_Problem statement:_
Below are some records. Print exactly the lines between the one holding "li1: 546 / - /" and the one holding "after floorplan: -0.296", inclusive, and nothing else.

★ ★ ★ ★

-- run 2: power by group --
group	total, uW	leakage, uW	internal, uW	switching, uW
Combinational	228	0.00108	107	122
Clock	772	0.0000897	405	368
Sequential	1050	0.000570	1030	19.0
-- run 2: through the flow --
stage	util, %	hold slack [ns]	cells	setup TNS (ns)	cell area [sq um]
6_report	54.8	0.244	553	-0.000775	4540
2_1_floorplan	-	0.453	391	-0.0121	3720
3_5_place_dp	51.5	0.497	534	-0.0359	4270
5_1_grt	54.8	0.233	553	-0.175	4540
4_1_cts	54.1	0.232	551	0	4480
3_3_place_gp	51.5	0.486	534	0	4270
<file path="src/hdl/rpn_float_stack_engine_top_defines.svh">
// assertion macros for the rpn float stack engine
// included by the top level; no other dependencies
`ifndef RPN_FLOAT_STACK_ENGINE_TOP_DEFINES_SVH
`define RPN_FLOAT_STACK_ENGINE_TOP_DEFINES_SVH
`ifndef SYNTHESIS
`define RFSE_ASSERT_IMPL(lbl, clk, rst_n, ante, cons) \
    lbl: assert property (@(posedge clk) disable iff (!rst_n) (ante) |-> (cons)) \
        else $error("rfse check failed");
`define RFSE_ASSERT_NEXT(lbl, clk, rst_n, ante, cons) \
    lbl: assert property (@(posedge clk) disable iff (!rst_n) (ante) |=> (cons)) \
        else $error("rfse check failed");
`else
`define RFSE_ASSERT_IMPL(lbl, clk, rst_n, ante, cons)
`define RFSE_ASSERT_NEXT(lbl, clk, rst_n, ante, cons)
`endif
`endif

</file>
<file path="src/hdl/rfse_pkg.sv">
// shared types and constants of the rpn float stack engine
// no dependencies
package rfse_pkg;

    // command codes
    localparam logic [2:0] CMD_PUSH = 3'd0;
    localparam logic [2:0] CMD_ADD  = 3'd1;
    localparam logic [2:0] CMD_SUB  = 3'd2;
    localparam logic [2:0] CMD_MUL  = 3'd3;
    localparam logic [2:0] CMD_DIV  = 3'd4;
    localparam logic [2:0] CMD_DUP  = 3'd5;
    localparam logic [2:0] CMD_SWAP = 3'd6;

    // float unit sizing
    localparam int MUL_STEPS = 4;
    localparam int MUL_CHUNK = 14;
    localparam int DIV_STEPS = 56;
    localparam logic [63:0] DEFAULT_NAN = 64'hFFF8_0000_0000_0000;

    // datapath operations
    typedef enum logic [3:0] {
        DP_NOP,
        DP_LOAD,
        DP_READ,
        DP_UNPACK,
        DP_PRENORM,
        DP_MUL_STEP,
        DP_MUL_PACK,
        DP_DIV_INIT,
        DP_DIV_STEP,
        DP_DIV_PACK,
        DP_ALIGN,
        DP_SUM,
        DP_NORM,
        DP_ROUND,
        DP_COMMIT,
        DP_OUT
    } dp_op_t;

    typedef struct packed {
        dp_op_t     op;
        logic [1:0] step;
    } dp_cmd_t;

    typedef struct packed {
        logic [2:0] cmd;
        logic       skip;
        logic       special;
        logic       prenorm_done;
        logic       norm_done;
        logic       out_free;
    } dp_stat_t;

endpackage

</file>
<file path="src/hdl/rfse_ctrl.sv">
// controller: sequences one command word through the datapath
// depends on rfse_pkg
module rfse_ctrl import rfse_pkg::*; (
    input  logic     clk,
    input  logic     rst_n,
    input  logic     s_tvalid,
    output logic     s_tready,
    input  dp_stat_t stat,
    output dp_cmd_t  dcmd
);

    typedef enum logic [3:0] {
        ST_IDLE,
        ST_DECODE,
        ST_READ,
        ST_UNPACK,
        ST_PRENORM,
        ST_MUL,
        ST_MPACK,
        ST_DINIT,
        ST_DIV,
        ST_DPACK,
        ST_ALIGN,
        ST_SUM,
        ST_NORM,
        ST_ROUND,
        ST_COMMIT,
        ST_FINISH
    } state_t;

    state_t     state_reg, state_next;
    logic [5:0] cnt_reg, cnt_next;

    // next state and datapath command
    always_comb
    begin
        state_next = state_reg;
        cnt_next = cnt_reg;
        dcmd.op = DP_NOP;
        dcmd.step = cnt_reg[1:0];
        unique case (state_reg)
            ST_IDLE:
            begin
                if (s_tvalid)
                begin
                    dcmd.op = DP_LOAD;
                    state_next = ST_DECODE;
                end
            end
            ST_DECODE:
            begin
                priority if (stat.skip) state_next = ST_FINISH;
                else if ((stat.cmd == CMD_PUSH) || (stat.cmd == CMD_DUP)) state_next = ST_COMMIT;
                else state_next = ST_READ;
            end
            ST_READ:
            begin
                dcmd.op = DP_READ;
                state_next = ST_UNPACK;
            end
            ST_UNPACK:
            begin
                if (stat.cmd == CMD_SWAP)
                begin
                    state_next = ST_COMMIT;
                end
                else
                begin
                    dcmd.op = DP_UNPACK;
                    state_next = ((stat.cmd == CMD_ADD) || (stat.cmd == CMD_SUB))
                               ? ST_ALIGN : ST_PRENORM;
                end
            end
            ST_PRENORM:
            begin
                priority if (stat.special) state_next = ST_ROUND;
                else if (stat.prenorm_done)
                begin
                    cnt_next = '0;
                    state_next = (stat.cmd == CMD_MUL) ? ST_MUL : ST_DINIT;
                end
                else dcmd.op = DP_PRENORM;
            end
            ST_MUL:
            begin
                dcmd.op = DP_MUL_STEP;
                if (cnt_reg == 6'(MUL_STEPS - 1)) state_next = ST_MPACK;
                else cnt_next = cnt_reg + 6'd1;
            end
            ST_MPACK:
            begin
                dcmd.op = DP_MUL_PACK;
                state_next = ST_NORM;
            end
            ST_DINIT:
            begin
                dcmd.op = DP_DIV_INIT;
                cnt_next = '0;
                state_next = ST_DIV;
            end
            ST_DIV:
            begin
                dcmd.op = DP_DIV_STEP;
                if (cnt_reg == 6'(DIV_STEPS - 1)) state_next = ST_DPACK;
                else cnt_next = cnt_reg + 6'd1;
            end
            ST_DPACK:
            begin
                dcmd.op = DP_DIV_PACK;
                state_next = ST_NORM;
            end
            ST_ALIGN:
            begin
                if (stat.special)
                begin
                    state_next = ST_ROUND;
                end
                else
                begin
                    dcmd.op = DP_ALIGN;
                    state_next = ST_SUM;
                end
            end
            ST_SUM:
            begin
                dcmd.op = DP_SUM;
                state_next = ST_NORM;
            end
            ST_NORM:
            begin
                if (stat.norm_done) state_next = ST_ROUND;
                else dcmd.op = DP_NORM;
            end
            ST_ROUND:
            begin
                dcmd.op = DP_ROUND;
                state_next = ST_COMMIT;
            end
            ST_COMMIT:
            begin
                dcmd.op = DP_COMMIT;
                state_next = ST_FINISH;
            end
            ST_FINISH:
            begin
                if (stat.out_free)
                begin
                    dcmd.op = DP_OUT;
                    state_next = ST_IDLE;
                end
            end
            default:
            begin
                state_next = ST_IDLE;
            end
        endcase
    end

    // state register
    always_ff @(posedge clk or negedge rst_n)
    begin
        if (!rst_n)
        begin
            state_reg <= ST_IDLE;
            cnt_reg <= '0;
        end
        else
        begin
            state_reg <= state_next;
            cnt_reg <= cnt_next;
        end
    end

    assign s_tready = (state_reg == ST_IDLE);

endmodule

</file>
<file path="config.mk">
export PLATFORM = sky130hd
export DESIGN_NAME = rfse_ctrl
export DESIGN_NICKNAME = d
export VERILOG_FILES = /design/src/hdl/rpn_float_stack_engine_top_defines.svh /design/src/hdl/rfse_pkg.sv /design/src/hdl/rfse_ctrl.sv
export SDC_FILE = /design/constraint.sdc
export NUM_CORES = 1
export LEC_CHECK = 0
export BUFFER_PORTS_ARGS = -buffer_cell sky130_fd_sc_hd__buf_2
export CORE_MARGIN = 3
export CORE_UTILIZATION = 35
export CTS_BUF_LIST = sky130_fd_sc_hd__clkbuf_8
export CTS_CLUSTER_SIZE = 28
export DETAILED_ROUTE_END_ITERATION = 10
export GPL_ROUTABILITY_DRIVEN = 1
export PLACE_DENSITY = 0.64
export RECOVER_POWER = 50
export SYNTH_ARGS = -nofsm -noshare
export SYNTH_HDL_FRONTEND = slang
export SYNTH_SLANG_ARGS = --single-unit
export TNS_END_PERCENT = 30
</file>
<file path="constraint.sdc">
create_clock -name clk -period 1.9 [get_ports clk]
set_input_delay 0 -clock clk [delete_from_list [all_inputs] [get_ports clk]]
set_output_delay 0 -clock clk [all_outputs]
set_load 0.1 [all_outputs]
</file>
==> results.sh, run 1 <==
export IMPL_routed_via_density=5.82
export IMPL_category_of_the_worst_setup_path_capture_point="flop"
export IMPL_number_of_i_o_pins=18
export IMPL_n_antenna_cell=0
export IMPL_grt_overflow=0
export IMPL_report_final_setup_viol=0
export IMPL_clockBufferDepth=2
export IMPL_antenna_found_initial=0
export IMPL_yosys_area_top_type_share_pct=24.8
export IMPL_grt_first_pass_wirelength_um=4580
export IMPL_fill_cells=245
export IMPL_layout_drive_gt1_share_pct=30.4
export IMPL_ant_nets=0
export IMPL_row_count=18
export IMPL_largest_register_ff_count=6
export IMPL_count_of_state_elements_after_synthesis=10
export IMPL_maximum_number_of_pins_on_one_net_before_global_route_repair=15
export IMPL_post_syn_instances=133
export IMPL_globalplace_congestion=0.903
export IMPL_multiInputGateArea_um2=728
export IMPL_part_of_the_yosys_area_used_for_sequential_elements_pct=24.8
export IMPL_coreArea_mm2=0.00261
export IMPL_count_of_flip_flops_with_a_built_in_enable_after_synthesis=0
export IMPL_timing_rr_start="cnt_reg[1]$_DFFE_PN0P_"
export IMPL_finalHoldViolCount=0
export IMPL_synthToLayoutAreaGrowth_pct=31.5
export IMPL_unrepaired_setup_endpoints_after_global_routing="true"
export IMPL_nets=174
export IMPL_min_path_type="primary input to flop"
export IMPL_timing_critical_path_required_ns=2.02
export IMPL_final_area_mm2=0.00133
export IMPL_design_die_area_mm2=0.00356
export IMPL_outcome="complete, no violations"
export IMPL_cts_buffers=3
export IMPL_finalCriticalPeriod_ns=1.85
export IMPL_clock_insertion_delay_worst_skew_ns=0.24
export IMPL_avgSynthCellArea_um2=7.58
export IMPL_post_route_period_util_pct=97.3
export IMPL_numClockSinks=10
export IMPL_worst_r2r_setup_slack_ns=0.05
export IMPL_wl_um=2660
export IMPL_sequential_cell_area_um2=253
export IMPL_placed_area_mm2=0.00124
export IMPL_synth_area_top_cells="sky130_fd_sc_hd__dfrtp_1, sky130_fd_sc_hd__a21oi_1, sky130_fd_sc_hd__nand2b_1, sky130_fd_sc_hd__nand2_1, sky130_fd_sc_hd__nor2_1"
export IMPL_grt_pass1_vias=1090
export IMPL_synth_warnings=0
export IMPL_timing_critical_path_arrival_ns=1.97
export IMPL_mappedNetlistNets=145
export IMPL_port_buffers=17
export IMPL_root_buffer="sky130_fd_sc_hd__clkbuf_8"
export IMPL_fin_worst_skew_ns=0.00117
export IMPL_dp_slack_ns=0.00108
export IMPL_layout_cells_non_filler=191
export IMPL_placed_cells=186
export IMPL_worst_path_max_fanout=4
export IMPL_drv_slew=0
export IMPL_postSynth_topFlopCell="sky130_fd_sc_hd__dfrtp_1"
export IMPL_vias=1112
export IMPL_worst_pin_slew_ns=1.16
export IMPL_max_clock_freq_mhz=541
export IMPL_wl_per_cell_um=13.9
export IMPL_yosysUniqueCellTypes=50
export IMPL_worst_setup_hold_path_clk_slew_ns=0.05
export IMPL_violation_count_after_the_first_detailed_routing_iteration=33
export IMPL_drc_errors=0
export IMPL_synth_cell_area_mm2=0.00101
export IMPL_dieHeight_um=59.7
export IMPL_drv_max_cap_violation_count=0
export IMPL_cts_htree_levels=1
export IMPL_worst_slack_ns=0.0522
export IMPL_cts_tree="built"
export IMPL_max_slew_margin_pct=22.8
export IMPL_netlist_top_cell_by_area="sky130_fd_sc_hd__dfrtp_1"
export IMPL_initial_core_util_pct=38.6
export IMPL_globalRouteTotalUtil_pct=16.4
export IMPL_crit_type="flop to flop"
export IMPL_async_flop_share_pct=100
export IMPL_worst_setup_path_startpoint="cnt_reg[1]$_DFFE_PN0P_"
export IMPL_hold_path_startpoint="stat[0]"
export IMPL_crit_path_start_kind="flop"
export IMPL_place_hpwl_um=2140
export IMPL_drt_pass1_iterations=4
export IMPL_dieWidth_um=59.7
## final timing paths
| kind | endpoint | cells after the start |
|---|---|---|
| min reg2reg | cnt_reg[1]$_DFFE_PN0P_ | 2 |
| max in group asynchronous | state_reg[2]$_DFFE_PN0P_ | 2 |
| min in group asynchronous | cnt_reg[4]$_DFFE_PN0P_ | 2 |
| max reg2reg | state_reg[2]$_DFFE_PN0P_ | 7 |
| max | state_reg[2]$_DFFE_PN0P_ | 7 |
| min | state_reg[1]$_DFFE_PN0P_ | 4 |
## Yosys cell counts (all sizes together) (3+ instances only)
cell / n
buf: 7
o22ai: 4
inv: 5
or2: 3
dfrtp: 10
a21oi: 11
nand2: 11
o211ai: 4
nand2b: 7
a31oi: 4
o21ai: 9
nor3: 6
nor4: 3
nor2: 11
## cell usage in the layout, fill, tap and decap left out, types with 3 or more instances in the layout
master / netlist / routed
sky130_fd_sc_hd__a31oi_1: 4 / 4
sky130_fd_sc_hd__dfrtp_1: 10 / 8
sky130_fd_sc_hd__clkbuf_1: 2 / 3
sky130_fd_sc_hd__nor3_1: 6 / 5
sky130_fd_sc_hd__inv_1: 5 / 5
sky130_fd_sc_hd__nand2b_1: 7 / 7
sky130_fd_sc_hd__clkbuf_8: 0 / 4
sky130_fd_sc_hd__o22ai_1: 4 / 4
sky130_fd_sc_hd__a21oi_1: 10 / 10
sky130_fd_sc_hd__buf_4: 2 / 15
sky130_fd_sc_hd__o211ai_1: 4 / 4
sky130_fd_sc_hd__nor2_1: 11 / 10
sky130_fd_sc_hd__o21ai_0: 8 / 7
sky130_fd_sc_hd__nand2_1: 11 / 11
sky130_fd_sc_hd__buf_2: 3 / 12
## kinds of logic (layout without fill, tap and decap cells)
family / count (synthesis) / count (layout) / share of synthesized area [%]
and+or+nand+nor: 56 / 56 / 30.4
DFF: 10 / 10 / 24.8
adders and majority gates: 1 / 1 / 1.24
buffers and inverters: 14 / 42 / 7.07
muxes: 3 / 3 / 3.97
AOI/OAI and AO/OA: 48 / 48 / 31.6
xor gates and xnor gates: 1 / 1 / 0.869
## routing by layer
layer  track usage (%)  routed length, µm  part of all wire [%]
met2              27.5               1300                    49
met4              3.80                 29                   1.1
met1              21.2               1200                    45
met3              4.10                132                   5.0
met5                 0                  0                     0
## through the flow
stage	util (%)	hold WS, ns	setup TNS, ns
detailed placement	47.6	-0.129	0
global placement	47.6	-0.133	0
floorplan	-	-0.296	-0.345
finish	50.8	0.172	0
global route	50.8	0.185	-0.0208
CTS	50.3	0.154	0
## critical path, stage by stage (launching register included)
cell and delay, ns:
sky130_fd_sc_hd__dfrtp_1 0.40, sky130_fd_sc_hd__ha_1 0.24, sky130_fd_sc_hd__nand2b_1 0.11, sky130_fd_sc_hd__nor4_2 0.05, sky130_fd_sc_hd__buf_4 0.14, sky130_fd_sc_hd__o32a_1 0.34
sky130_fd_sc_hd__and2_4 0.16, sky130_fd_sc_hd__mux2_4 0.29
## cell type report
class / count / share of cell area (%)
tap: 30 / 2.83
timing repair buffer: 33 / 17.6
sequential: 10 / 19.1
clock buffer: 4 / 4.15
inverter: 5 / 1.42
multi-input combinational: 109 / 54.9
## timing repair
item,in CTS,in global routing
pin swaps,0,0
endpoints found under the hold margin,10,0
gates resized for setup,2,4
setup buffers,0,0
hold buffers,1,0
endpoints found under the setup margin,3,5
Power of run 1 is not shown: default switching activity piles up to over one toggle a cycle in this logic, so the estimate is an artifact.
==> run 2, diff against run 1 <==
- CELL_PAD_IN_SITES_DETAIL_PLACEMENT: not set -> 1
- CELL_PAD_IN_SITES_GLOBAL_PLACEMENT: not set -> 2
- CORE_UTILIZATION: 35 -> 32
- PLACE_DENSITY: 0.64 -> 0.9
==> run 2 against run 1 <==
- the flow now finishes with violations (negative setup slack)
- critical path depth shrank 1
- flip-flop and latch count is the same
- routed wire length grew 26%
- core utilization shrank 3.4 points
- highest routed layer unchanged
- worst setup slack lost 0.056 ns
- final cell count grew 4.2%
- first-iteration DRC count grew 55%
- via count grew 0.27%
- non-clock buffer count shrank 4
==> results.sh, run 2 (synthesized netlist as in run 1, its figures left out) <==
export IMPL_routed_via_density=5.60
export IMPL_worst_pin_slew_ns=1.16
export IMPL_synthToLayoutAreaGrowth_pct=35.0
export IMPL_design_die_area_mm2=0.00386
export IMPL_vias=1115
export IMPL_layout_drive_gt1_share_pct=30.6
export IMPL_violation_count_after_the_first_detailed_routing_iteration=51
export IMPL_cts_buffers=3
export IMPL_outcome="finished with violations"
export IMPL_worst_setup_hold_path_clk_slew_ns=0.05
export IMPL_drc_errors=0
export IMPL_fill_cells=353
export IMPL_row_count=19
export IMPL_nets=170
export IMPL_report_final_setup_viol=1
export IMPL_cts_htree_levels=1
export IMPL_timing_critical_path_arrival_ns=2.02
export IMPL_globalplace_congestion=0.955
export IMPL_globalRouteTotalUtil_pct=16.7
export IMPL_drt_pass1_iterations=4
export IMPL_placed_cells=192
export IMPL_crit_path_start_kind="flop"
export IMPL_hold_path_startpoint="stat[5]"
export IMPL_n_antenna_cell=0
export IMPL_root_buffer="sky130_fd_sc_hd__clkbuf_8"
export IMPL_numClockSinks=10
export IMPL_grt_first_pass_wirelength_um=5330
export IMPL_max_slew_margin_pct=22.7
export IMPL_coreArea_mm2=0.00288
export IMPL_wl_per_cell_um=16.7
export IMPL_failed_checks="negative setup slack"
export IMPL_drv_slew=0
export IMPL_largest_register_ff_count=6
export IMPL_grt_overflow=0
export IMPL_antenna_found_initial=0
export IMPL_clockBufferDepth=2
export IMPL_place_hpwl_um=2450
export IMPL_number_of_i_o_pins=18
export IMPL_most_frequent_cells_in_the_layout="sky130_fd_sc_hd__nand2_1, sky130_fd_sc_hd__buf_2, sky130_fd_sc_hd__nor2_1, sky130_fd_sc_hd__a21oi_1, sky130_fd_sc_hd__buf_4"
export IMPL_wl_um=3330
export IMPL_crit_type="flop to flop"
export IMPL_min_path_cells=4
export IMPL_post_route_period_util_pct=100
export IMPL_worstReg2RegEnd="state_reg[0]$_DFFE_PN0P_"
export IMPL_category_of_the_worst_setup_path_capture_point="flop"
export IMPL_r2r_worst_path_cells=6
export IMPL_worst_path_max_fanout=18
export IMPL_timing_critical_path_required_ns=2.01
export IMPL_min_path_type="primary input to flop"
export IMPL_worst_r2r_setup_slack_ns=-0.003
export IMPL_max_clock_freq_mhz=525
export IMPL_finalCriticalPeriod_ns=1.90
export IMPL_timing_rr_start="state_reg[1]$_DFFE_PN0P_"
export IMPL_dieWidth_um=62.1
export IMPL_drv_max_cap_violation_count=0
export IMPL_initial_core_util_pct=35.1
export IMPL_layout_cells_non_filler=199
export IMPL_finalHoldViolCount=0
export IMPL_cts_tree="built"
export IMPL_min_delay_worst_endpoint="state_reg[1]$_DFFE_PN0P_"
export IMPL_maximum_number_of_pins_on_one_net_before_global_route_repair=19
export IMPL_clock_insertion_delay_worst_skew_ns=0.23
export IMPL_worst_slack_ns=-0.00330
export IMPL_grt_pass1_vias=1114
export IMPL_port_buffers=17
export IMPL_dieHeight_um=62.1
export IMPL_ant_nets=0
export IMPL_fin_worst_skew_ns=0.00133
==> run 2: cell types whose count changed in the layout (fill, tap and decap cells not counted), sizes merged <==
cell and change:
buf -4
==> run 2: repair_timing <==
item	4_1_cts	5_1_grt
setup buffers	0	2
cloned	0	0
hold buffers	1	0
hold endpoints to repair	10	0
pin swaps	0	1
gates resized for setup	3	8
endpoints found under the setup margin	4	9
==> run 2: cell type report <==
| class | instances | area [µm²] | share of cell area [%] |
|---|---|---|---|
| clock buffers | 4 | 55.1 | 4.04 |
| flip-flops and latches | 10 | 254 | 18.7 |
| repair buffers | 29 | 231 | 17.0 |
| well taps | 42 | 52.6 | 3.86 |
| multi-input cells | 109 | 749 | 55.1 |
| inverters | 5 | 18.8 | 1.38 |
==> run 2: worst max-delay path by stage <==
stage	from	to	slack [ns]	depth (start not counted)
finish	state_reg[1]$_DFFE_PN0P_	state_reg[0]$_DFFE_PN0P_	-0.003	6
CTS	state_reg[3]$_DFFE_PN0P_	dcmd[2]	0.03	6
global route	state_reg[1]$_DFFE_PN0P_	state_reg[0]$_DFFE_PN0P_	-0.05	6
global placement	cnt_reg[0]$_DFFE_PN0P_	state_reg[2]$_DFFE_PN0P_	0.03	6
detailed placement	cnt_reg[0]$_DFFE_PN0P_	state_reg[0]$_DFFE_PN0P_	0.02	6
floorplan	state_reg[2]$_DFFE_PN0P_	dcmd[2]	-0.16	6
==> run 2: layer usage <==
metal / vias up / wire [µm] / GRT usage, %
met3: 2 / 90 / 3.24
met2: 19 / 1720 / 29.8
li1: 546 / - / -
met1: 548 / 1500 / 21.2
met4: 0 / 16 / 2.49
met5: - / 0 / 0
==> run 2: through the flow <==
stage / hold slack (ns) / worst slack, ns / setup TNS, ns / utilization, % / instance area (µm²)
final: 0.206 / -0.00330 / -0.00330 / 47.3 / 1360
after global placement: -0.134 / 0.0310 / 0 / 43.1 / 1240
after CTS: 0.159 / 0.0334 / 0 / 45.8 / 1320
after global routing: 0.247 / -0.0535 / -0.0994 / 47.3 / 1360
after floorplan: -0.296 / -0.164 / -0.345 / - / 1030
after detailed placement: -0.128 / 0.0154 / 0 / 43.1 / 1240
==> run 2: critical path, stage by stage (launching register included) <==
cell                       delay (ns)
sky130_fd_sc_hd__dfrtp_1         0.43
sky130_fd_sc_hd__buf_12          0.17
sky130_fd_sc_hd__nor2_1          0.31
sky130_fd_sc_hd__and3_1          0.30
sky130_fd_sc_hd__a211oi_2        0.08
sky130_fd_sc_hd__and2_4          0.20
sky130_fd_sc_hd__mux2_4          0.29
Power of run 2 is left out for the same reason.
==> run 3, diff against run 2 <==
- RECOVER_POWER: 50 -> 25
==> run 3 against run 2 <==
- the flow still finishes with violations (negative setup slack)
- first-iteration DRC count is the same
- clock skew unchanged
- maximum frequency did not move
- die area unchanged
- global-route usage is the same
- critical endpoint unchanged
- worst setup slack unchanged
- sequential share of layout area barely moved
- critical path depth is the same
- core utilization up 0.087 points
- non-clock buffer count is the same
- via count is the same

★ ★ ★ ★

_Written response:_
li1: 546 / - / -
met1: 548 / 1500 / 21.2
met4: 0 / 16 / 2.49
met5: - / 0 / 0
==> run 2: through the flow <==
stage / hold slack (ns) / worst slack, ns / setup TNS, ns / utilization, % / instance area (µm²)
final: 0.206 / -0.00330 / -0.00330 / 47.3 / 1360
after global placement: -0.134 / 0.0310 / 0 / 43.1 / 1240
after CTS: 0.159 / 0.0334 / 0 / 45.8 / 1320
after global routing: 0.247 / -0.0535 / -0.0994 / 47.3 / 1360
after floorplan: -0.296 / -0.164 / -0.345 / - / 1030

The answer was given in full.